> [What is required]:
Please return the listing below from the line with "final cells by" through its last line, exactly, and include nothing else.

> [Information]:
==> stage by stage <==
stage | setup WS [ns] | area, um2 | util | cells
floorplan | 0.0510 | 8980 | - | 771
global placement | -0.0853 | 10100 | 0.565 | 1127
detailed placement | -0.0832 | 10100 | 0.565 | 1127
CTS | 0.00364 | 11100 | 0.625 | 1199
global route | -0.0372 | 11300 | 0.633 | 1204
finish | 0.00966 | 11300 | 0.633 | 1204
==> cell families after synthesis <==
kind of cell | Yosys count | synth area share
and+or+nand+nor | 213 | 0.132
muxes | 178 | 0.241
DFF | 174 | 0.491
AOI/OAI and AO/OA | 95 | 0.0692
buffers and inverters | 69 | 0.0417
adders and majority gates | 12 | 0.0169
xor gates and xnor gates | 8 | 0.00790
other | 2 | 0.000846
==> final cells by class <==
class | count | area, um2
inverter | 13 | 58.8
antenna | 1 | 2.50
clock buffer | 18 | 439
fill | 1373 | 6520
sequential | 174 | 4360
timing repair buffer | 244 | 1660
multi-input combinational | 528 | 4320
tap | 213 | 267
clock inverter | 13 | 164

> [Exercise result]:
==> final cells by class <==
class | count | area, um2
inverter | 13 | 58.8
antenna | 1 | 2.50
clock buffer | 18 | 439
fill | 1373 | 6520
sequential | 174 | 4360
timing repair buffer | 244 | 1660
multi-input combinational | 528 | 4320
tap | 213 | 267
clock inverter | 13 | 164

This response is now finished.